Theoretical Study of 2D Materials Using Zone Folding Approximation
Student: Jaylan Dawson
Major Professor: Dr. Salvador Barraza-Lopez
Research Area(s):
Modeling & Simulation
Background/Relevance
- Zone folding approximation is a method used to make predictions on the band structure of unit cells.
- Thanks to our capabilities to create small devices, the processing power of chips are gradually increasing, but the materials that can be used is limited.
Innovation
- Use time-independent Schrödinger’s Equation and Bloch’s Theorem in conjunction with tight binding calculations.
Approach
- Use the zone folding approximation with 1D chain.
- Predict the band structure of a 1D chain with a 1 atom unit cell.
- Predict the band structure of a 1D chain with a 2 atom unit cell.
- Calculate new eigenvalues to unfold the band structure of 2 atom unit cell.

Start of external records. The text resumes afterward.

==> src/rtl/mem_arbiter_pkg.sv <==
// ---------------------------------------------------------------------------
// mem_arbiter_pkg : FSM state encodings and defaults shared by the arbiter.
// Revision 1.0
// ---------------------------------------------------------------------------
`default_nettype none

package mem_arbiter_pkg;

  localparam logic [1:0] ARB_IDLE = 2'b00;
  localparam logic [1:0] ARB_IF   = 2'b01;
  localparam logic [1:0] ARB_D    = 2'b10;

  localparam int STARVE_MAX_DEFAULT = 4;

  // Width needed to hold 0..max inclusive.
  function automatic int cnt_width(input int max);
    return (max < 1) ? 1 : $clog2(max + 1);
  endfunction

endpackage

`default_nettype wire

==> src/rtl/mem_arbiter.sv <==
// ---------------------------------------------------------------------------
// mem_arbiter : fetch/load-store arbiter for one single-port unified memory.
// Revision 1.0
// ---------------------------------------------------------------------------
`default_nettype none

module mem_arbiter
  import mem_arbiter_pkg::*;
#(
  parameter int STARVE_MAX = STARVE_MAX_DEFAULT
) (
  input  logic        clk,
  input  logic        rst_n,
  input  logic        if_req,
  input  logic [31:0] if_addr,
  output logic [31:0] if_rdata,
  output logic        if_valid,
  input  logic        d_req,
  input  logic        d_we,
  input  logic [31:0] d_addr,
  input  logic [31:0] d_wdata,
  output logic [31:0] d_rdata,
  output logic        d_valid,
  output logic        mem_en,
  output logic        mem_we,
  output logic [31:0] mem_addr,
  output logic [31:0] mem_wdata,
  input  logic [31:0] mem_rdata,
  input  logic        mem_ready,
  output logic        pc_hold
);

  localparam int              c_cnt_w = cnt_width(STARVE_MAX);
  localparam logic [c_cnt_w-1:0] c_max = c_cnt_w'(STARVE_MAX);

  logic [1:0]         r_state;
  logic [c_cnt_w-1:0] r_starve_cnt;
  logic               w_if_pend;
  logic               w_d_pend;
  logic               w_starved;
  logic               w_grant_if;
  logic               w_grant_d;
  logic               w_unused_addr_bits;

  // A port whose valid is pulsing is finishing, not requesting again.
  assign w_if_pend = if_req & ~if_valid;
  assign w_d_pend  = d_req & ~d_valid;
  assign w_starved = (r_starve_cnt == c_max) & if_req;

  always_comb begin
    w_grant_if = 1'b0;
    w_grant_d  = 1'b0;
    if (r_state == ARB_IDLE) begin
      if (w_d_pend && !w_starved) begin
        w_grant_d = 1'b1;
      end else if (w_if_pend) begin
        w_grant_if = 1'b1;
      end
    end
  end

  always_ff @(posedge clk or negedge rst_n) begin
    if (!rst_n) begin
      r_state      <= ARB_IDLE;
      r_starve_cnt <= '0;
      mem_en       <= 1'b0;
      mem_we       <= 1'b0;
      mem_addr     <= '0;
      mem_wdata    <= '0;
      if_rdata     <= '0;
      d_rdata      <= '0;
      if_valid     <= 1'b0;
      d_valid      <= 1'b0;
    end else begin
      if_valid <= 1'b0;
      d_valid  <= 1'b0;
      case (r_state)
        ARB_IDLE: begin
          if (w_grant_d) begin
            r_state   <= ARB_D;
            mem_en    <= 1'b1;
            mem_we    <= d_we;
            mem_addr  <= {d_addr[31:2], 2'b00};
            mem_wdata <= d_wdata;
            if (if_req && (r_starve_cnt != c_max)) begin
              r_starve_cnt <= r_starve_cnt + 1'b1;
            end
          end else if (w_grant_if) begin
            r_state      <= ARB_IF;
            mem_en       <= 1'b1;
            mem_we       <= 1'b0;
            mem_addr     <= {if_addr[31:2], 2'b00};
            r_starve_cnt <= '0;
          end
        end
        ARB_IF: begin
          if (mem_ready) begin
            if_rdata <= mem_rdata;
            if_valid <= 1'b1;
            mem_en   <= 1'b0;
            r_state  <= ARB_IDLE;
          end
        end
        ARB_D: begin
          if (mem_ready) begin
            if (!mem_we) begin
              d_rdata <= mem_rdata;
            end
            d_valid <= 1'b1;
            mem_en  <= 1'b0;
            mem_we  <= 1'b0;
            r_state <= ARB_IDLE;
          end
        end
        default: begin
          r_state <= ARB_IDLE;
          mem_en  <= 1'b0;
          mem_we  <= 1'b0;
        end
      endcase
    end
  end

  assign pc_hold = (if_req & ~if_valid) | (d_req & ~d_valid);

  // Memory is word-addressed; the byte offset is intentionally dropped.
  assign w_unused_addr_bits = ^{if_addr[1:0], d_addr[1:0]};

endmodule

`default_nettype wire
$ cat config.mk
export PLATFORM = sky130hd
export DESIGN_NAME = cg_rvarch_decode_stage
export DESIGN_NICKNAME = d
export VERILOG_FILES = /design/src/rtl/cg_rvarch_decode_stage.sv
export SDC_FILE = /design/constraint.sdc
export NUM_CORES = 1
export LEC_CHECK = 0
export BUFFER_PORTS_ARGS = -buffer_cell sky130_fd_sc_hd__buf_2
export CORE_MARGIN = 5
export CORE_UTILIZATION = 37
export CTS_BUF_LIST = sky130_fd_sc_hd__clkbuf_8
export CTS_CLUSTER_DIAMETER = 50
export DETAILED_ROUTE_END_ITERATION = 8
export SYNTH_ARGS = -nofsm -noshare
export SYNTH_HDL_FRONTEND = slang
export SYNTH_SLANG_ARGS = --single-unit
$ cat constraint.sdc
create_clock -name i_clk -period 2.1 [get_ports i_clk]
set_input_delay 0.315 -clock i_clk [delete_from_list [all_inputs] [get_ports i_clk]]
set_output_delay 0.315 -clock i_clk [all_outputs]
set_load 0.01 [all_outputs]
File: config.mk
export PLATFORM = sky130hd
export DESIGN_NAME = multicycle_control
export DESIGN_NICKNAME = d
export VERILOG_FILES = /design/src/rtl/multicycle_control.sv
export SDC_FILE = /design/constraint.sdc
export NUM_CORES = 1
export LEC_CHECK = 0
export ABC_AREA = 0
export CORE_MARGIN = 8
export CORE_UTILIZATION = 40
export DETAILED_ROUTE_END_ITERATION = 12
export DONT_BUFFER_PORTS = 1
export HOLD_SLACK_MARGIN = 0.05
export PLACE_DENSITY = 0.61
export REMOVE_ABC_BUFFERS = 1
export SYNTH_ARGS = -nofsm -noshare
export SYNTH_HDL_FRONTEND = slang
export SYNTH_SLANG_ARGS = --single-unit
File: constraint.sdc
create_clock -name clk -period 2.5 [get_ports clk]
set_input_delay 0.25 -clock clk [delete_from_list [all_inputs] [get_ports clk]]
set_output_delay 0.25 -clock clk [all_outputs]
set_load 0.005 [all_outputs]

- Changing from a reduced to extended brillouin zone
Key Results
- Successful in creating graphs for the band structure of the unit cells
- Successful in simulating the band structure of reduced brillouin zone from the diatomic unit cell
- K-values in one brillouin zone share the same eigenvalue with other k-values in other brillouin zones.
Conclusions
- Can be used for optical lattices, supercells with defects, and a multitude of other uses.
- It can be used for material adaptation.